Cassandra Latham-Jones is a British witch. She lives and works in the small community of St Buryan, Cornwall.

She is notable as being the first person in the UK to have registered her occupation as village witch with the Inland Revenue in the year 1996. Her services were especially required by hospital patients. Within one year she was having so many requests for her services that she became a self-employed witch and was no longer financially supported by the government.

She was previously a committee member of the Pagan Federation as vice president overseeing campaigning.

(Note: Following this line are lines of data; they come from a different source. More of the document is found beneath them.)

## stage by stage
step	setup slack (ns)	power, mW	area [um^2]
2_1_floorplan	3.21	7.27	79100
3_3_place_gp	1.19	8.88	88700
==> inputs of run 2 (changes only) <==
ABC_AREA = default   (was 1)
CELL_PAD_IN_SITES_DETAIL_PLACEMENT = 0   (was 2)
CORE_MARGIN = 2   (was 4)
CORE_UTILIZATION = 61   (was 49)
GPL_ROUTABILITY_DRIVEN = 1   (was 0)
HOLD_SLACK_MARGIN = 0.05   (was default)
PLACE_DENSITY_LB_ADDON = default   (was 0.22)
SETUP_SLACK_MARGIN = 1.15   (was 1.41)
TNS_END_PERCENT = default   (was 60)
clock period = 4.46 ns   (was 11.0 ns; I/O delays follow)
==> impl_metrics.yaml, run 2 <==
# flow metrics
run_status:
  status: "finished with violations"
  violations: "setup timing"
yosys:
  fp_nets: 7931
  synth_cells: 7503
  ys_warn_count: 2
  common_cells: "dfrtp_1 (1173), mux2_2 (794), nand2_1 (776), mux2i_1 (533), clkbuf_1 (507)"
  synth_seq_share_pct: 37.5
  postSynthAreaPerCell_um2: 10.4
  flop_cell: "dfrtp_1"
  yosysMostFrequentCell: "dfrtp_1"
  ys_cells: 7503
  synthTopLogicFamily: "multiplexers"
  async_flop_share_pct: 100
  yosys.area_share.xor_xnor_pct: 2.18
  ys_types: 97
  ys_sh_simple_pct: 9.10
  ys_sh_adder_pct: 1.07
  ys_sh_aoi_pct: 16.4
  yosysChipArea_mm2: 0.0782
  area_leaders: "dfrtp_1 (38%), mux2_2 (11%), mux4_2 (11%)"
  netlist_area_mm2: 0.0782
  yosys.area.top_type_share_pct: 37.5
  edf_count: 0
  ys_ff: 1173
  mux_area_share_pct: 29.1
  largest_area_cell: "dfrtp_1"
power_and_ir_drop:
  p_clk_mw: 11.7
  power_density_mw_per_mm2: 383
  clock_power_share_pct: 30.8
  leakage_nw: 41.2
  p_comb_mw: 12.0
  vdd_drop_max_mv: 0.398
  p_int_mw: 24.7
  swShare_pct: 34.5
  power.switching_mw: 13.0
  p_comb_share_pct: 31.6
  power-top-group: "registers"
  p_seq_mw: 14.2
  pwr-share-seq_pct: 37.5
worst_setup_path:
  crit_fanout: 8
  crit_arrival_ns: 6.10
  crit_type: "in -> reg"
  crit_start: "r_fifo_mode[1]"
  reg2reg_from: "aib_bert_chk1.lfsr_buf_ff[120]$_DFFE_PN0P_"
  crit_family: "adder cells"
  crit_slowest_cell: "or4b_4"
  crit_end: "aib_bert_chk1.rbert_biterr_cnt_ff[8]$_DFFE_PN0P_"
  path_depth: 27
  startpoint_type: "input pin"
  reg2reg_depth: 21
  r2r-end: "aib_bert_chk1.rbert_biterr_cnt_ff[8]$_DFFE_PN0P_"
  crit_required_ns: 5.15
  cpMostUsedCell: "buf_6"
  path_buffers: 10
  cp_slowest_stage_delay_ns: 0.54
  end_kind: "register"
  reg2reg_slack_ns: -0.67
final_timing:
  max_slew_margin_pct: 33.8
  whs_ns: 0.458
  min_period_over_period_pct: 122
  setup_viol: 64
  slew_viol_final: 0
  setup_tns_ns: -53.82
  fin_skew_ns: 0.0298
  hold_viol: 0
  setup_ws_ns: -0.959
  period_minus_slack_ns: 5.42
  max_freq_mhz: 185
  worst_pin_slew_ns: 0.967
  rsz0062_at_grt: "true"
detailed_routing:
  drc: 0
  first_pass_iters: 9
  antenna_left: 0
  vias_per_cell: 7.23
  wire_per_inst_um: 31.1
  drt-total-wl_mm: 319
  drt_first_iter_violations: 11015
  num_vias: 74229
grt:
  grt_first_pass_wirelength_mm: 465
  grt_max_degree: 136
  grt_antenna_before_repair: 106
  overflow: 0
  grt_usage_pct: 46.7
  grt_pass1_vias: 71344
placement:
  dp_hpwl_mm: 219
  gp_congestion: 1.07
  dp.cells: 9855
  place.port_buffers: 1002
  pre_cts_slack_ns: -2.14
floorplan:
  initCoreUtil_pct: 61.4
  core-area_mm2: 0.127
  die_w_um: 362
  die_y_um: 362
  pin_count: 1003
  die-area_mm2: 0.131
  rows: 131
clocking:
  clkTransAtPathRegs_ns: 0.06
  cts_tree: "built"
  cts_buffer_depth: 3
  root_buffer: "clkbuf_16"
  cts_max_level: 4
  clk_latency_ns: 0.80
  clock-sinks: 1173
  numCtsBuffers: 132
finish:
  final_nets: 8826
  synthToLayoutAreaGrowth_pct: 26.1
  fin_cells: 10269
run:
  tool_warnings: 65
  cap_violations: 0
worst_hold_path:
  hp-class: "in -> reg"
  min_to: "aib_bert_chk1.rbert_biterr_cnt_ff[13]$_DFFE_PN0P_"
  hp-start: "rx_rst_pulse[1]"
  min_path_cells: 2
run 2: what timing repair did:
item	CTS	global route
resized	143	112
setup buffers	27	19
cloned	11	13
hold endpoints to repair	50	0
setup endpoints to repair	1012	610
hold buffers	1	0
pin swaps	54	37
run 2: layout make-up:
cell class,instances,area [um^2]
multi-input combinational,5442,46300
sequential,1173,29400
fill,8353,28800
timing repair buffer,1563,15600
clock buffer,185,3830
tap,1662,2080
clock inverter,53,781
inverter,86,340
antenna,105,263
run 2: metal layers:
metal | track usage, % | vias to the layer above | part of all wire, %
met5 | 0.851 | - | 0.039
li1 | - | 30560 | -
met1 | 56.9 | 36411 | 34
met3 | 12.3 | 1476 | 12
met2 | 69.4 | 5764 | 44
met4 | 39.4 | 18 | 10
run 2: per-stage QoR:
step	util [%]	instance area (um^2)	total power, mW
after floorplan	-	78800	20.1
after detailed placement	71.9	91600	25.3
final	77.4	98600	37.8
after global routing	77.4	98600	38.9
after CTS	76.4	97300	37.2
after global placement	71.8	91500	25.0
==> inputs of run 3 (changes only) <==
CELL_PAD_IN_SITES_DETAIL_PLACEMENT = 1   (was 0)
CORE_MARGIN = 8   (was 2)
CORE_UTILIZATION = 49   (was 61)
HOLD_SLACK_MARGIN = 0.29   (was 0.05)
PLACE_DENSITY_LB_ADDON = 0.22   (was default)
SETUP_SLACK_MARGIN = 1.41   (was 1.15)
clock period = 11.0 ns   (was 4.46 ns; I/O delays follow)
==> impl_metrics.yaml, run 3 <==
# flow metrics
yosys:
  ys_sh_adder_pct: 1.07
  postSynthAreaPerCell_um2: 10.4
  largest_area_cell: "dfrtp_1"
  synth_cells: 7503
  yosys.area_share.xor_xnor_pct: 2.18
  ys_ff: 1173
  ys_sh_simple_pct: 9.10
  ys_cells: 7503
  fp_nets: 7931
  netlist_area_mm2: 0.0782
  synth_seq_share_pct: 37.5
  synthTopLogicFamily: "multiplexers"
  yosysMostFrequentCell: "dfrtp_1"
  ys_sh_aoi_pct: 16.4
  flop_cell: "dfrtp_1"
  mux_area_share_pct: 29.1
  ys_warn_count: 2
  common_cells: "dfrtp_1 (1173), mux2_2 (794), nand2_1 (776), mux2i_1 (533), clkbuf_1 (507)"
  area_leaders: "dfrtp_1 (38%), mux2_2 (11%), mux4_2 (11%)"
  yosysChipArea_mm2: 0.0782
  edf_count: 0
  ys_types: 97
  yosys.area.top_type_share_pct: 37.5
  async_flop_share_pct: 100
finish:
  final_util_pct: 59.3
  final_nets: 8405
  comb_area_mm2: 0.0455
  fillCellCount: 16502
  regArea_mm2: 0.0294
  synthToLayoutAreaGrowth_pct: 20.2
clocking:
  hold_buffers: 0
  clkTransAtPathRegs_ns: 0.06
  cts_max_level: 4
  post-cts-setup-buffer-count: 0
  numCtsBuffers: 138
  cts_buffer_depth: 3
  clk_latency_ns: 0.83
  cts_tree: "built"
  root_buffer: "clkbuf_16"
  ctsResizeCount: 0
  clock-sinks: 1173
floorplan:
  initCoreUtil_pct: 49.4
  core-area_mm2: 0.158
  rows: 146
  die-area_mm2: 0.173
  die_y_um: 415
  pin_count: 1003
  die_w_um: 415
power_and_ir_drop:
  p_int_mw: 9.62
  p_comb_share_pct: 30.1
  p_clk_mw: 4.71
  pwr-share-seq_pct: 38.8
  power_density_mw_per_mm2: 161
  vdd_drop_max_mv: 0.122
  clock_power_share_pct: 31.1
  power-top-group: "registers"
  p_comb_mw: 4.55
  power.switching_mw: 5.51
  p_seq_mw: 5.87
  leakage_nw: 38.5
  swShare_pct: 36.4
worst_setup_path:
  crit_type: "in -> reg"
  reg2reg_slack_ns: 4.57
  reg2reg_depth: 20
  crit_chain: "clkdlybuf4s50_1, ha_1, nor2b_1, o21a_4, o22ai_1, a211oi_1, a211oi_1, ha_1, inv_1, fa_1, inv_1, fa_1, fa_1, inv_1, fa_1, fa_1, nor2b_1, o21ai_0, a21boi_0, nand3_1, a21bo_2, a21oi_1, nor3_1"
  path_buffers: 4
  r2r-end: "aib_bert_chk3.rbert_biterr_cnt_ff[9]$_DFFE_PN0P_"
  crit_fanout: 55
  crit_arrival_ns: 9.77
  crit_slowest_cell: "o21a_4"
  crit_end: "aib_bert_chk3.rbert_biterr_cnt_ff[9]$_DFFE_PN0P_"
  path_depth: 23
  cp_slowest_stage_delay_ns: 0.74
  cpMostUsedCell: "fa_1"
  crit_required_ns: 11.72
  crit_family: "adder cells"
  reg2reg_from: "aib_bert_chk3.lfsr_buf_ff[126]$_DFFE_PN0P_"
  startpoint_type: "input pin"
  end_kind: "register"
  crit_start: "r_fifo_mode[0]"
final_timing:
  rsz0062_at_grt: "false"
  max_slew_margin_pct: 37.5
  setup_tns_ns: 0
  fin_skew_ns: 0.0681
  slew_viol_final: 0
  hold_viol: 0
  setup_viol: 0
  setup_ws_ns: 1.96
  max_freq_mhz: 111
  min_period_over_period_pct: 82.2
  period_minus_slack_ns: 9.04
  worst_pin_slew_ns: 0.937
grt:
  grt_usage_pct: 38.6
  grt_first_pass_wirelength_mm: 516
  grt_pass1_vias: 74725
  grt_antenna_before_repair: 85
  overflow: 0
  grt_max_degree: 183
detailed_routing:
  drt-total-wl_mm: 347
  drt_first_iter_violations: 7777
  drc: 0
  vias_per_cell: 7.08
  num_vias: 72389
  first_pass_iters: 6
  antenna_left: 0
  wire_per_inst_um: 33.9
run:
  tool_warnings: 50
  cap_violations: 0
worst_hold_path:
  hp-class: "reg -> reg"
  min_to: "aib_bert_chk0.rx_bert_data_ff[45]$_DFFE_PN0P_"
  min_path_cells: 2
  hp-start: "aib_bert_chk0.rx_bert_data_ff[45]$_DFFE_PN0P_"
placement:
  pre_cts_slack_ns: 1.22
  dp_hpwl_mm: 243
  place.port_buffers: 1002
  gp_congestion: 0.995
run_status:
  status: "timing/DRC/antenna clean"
==> inputs of run a <==
==> flow/design.v <==
`timescale 1ns / 1ps
module change(
input clk,
input [9:0] n,
output reg[7:0]s1,
output reg[7:0]s2,
output reg[7:0]s3
    );
parameter zero = 8'b11000000;  
parameter one = 8'b11111001;   
parameter two = 8'b10100100;   
parameter three = 8'b10110000; 
parameter four = 8'b10011001;  
parameter five = 8'b10010010;  
parameter six = 8'b10000010;   
parameter seven = 8'b11111000; 
parameter eight = 8'b10000000; 
parameter nine = 8'b10010000;  
always@(posedge clk)begin
    case(n/100)
         0: s1<=zero;
         1: s1<=one;
         2: s1<=two;
         3: s1<=three;
         4: s1<=four;
         5: s1<=five;
         6: s1<=six;
         7: s1<=seven;
         8: s1<=eight;
         9: s1<=nine;
    endcase
    case((n-(n/100)*100)/10)
         0: s2<=zero;
         1: s2<=one;
         2: s2<=two;
         3: s2<=three;
         4: s2<=four;
         5: s2<=five;
         6: s2<=six;
         7: s2<=seven;
         8: s2<=eight;
         9: s2<=nine;
    endcase
    case(n-(n/100)*100-((n-(n/100)*100)/10)*10)
         0: s3<=zero;
         1: s3<=one;
         2: s3<=two;
         3: s3<=three;
         4: s3<=four;
         5: s3<=five;
         6: s3<=six;
         7: s3<=seven;
         8: s3<=eight;
         9: s3<=nine;
        endcase
end
endmodule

In the late 1980s Latham was a student at the experimental Dartington College of Arts, where she completed a bachelor's degree in theatre. Before enrolling in this program she had served as a nurse, caring for the builder of the Minack Theatre, Rowena Cade in the last years of her life. 
Cassandra's partner Laetitia utilises Aromatherapy, Reflexology, Indian Head Massage and Reiki. She also has a certificate as a sexual abuse counsellor.

References
Jones, Kelvin I. (1998) Seven Cornish Witches. Penzance: Oakmagic Publications 
Cornish World, No. 13, Juni/Juli/August 1997, page 14

External links

 Home Page
 Village Wisewoman www.villagewisewoman.co.uk  Folk
 Cassandra speaking at a conference in 2000, before she became Vice President of the Pagan Federation0

Living people
British modern pagans
Year of birth missing (living people)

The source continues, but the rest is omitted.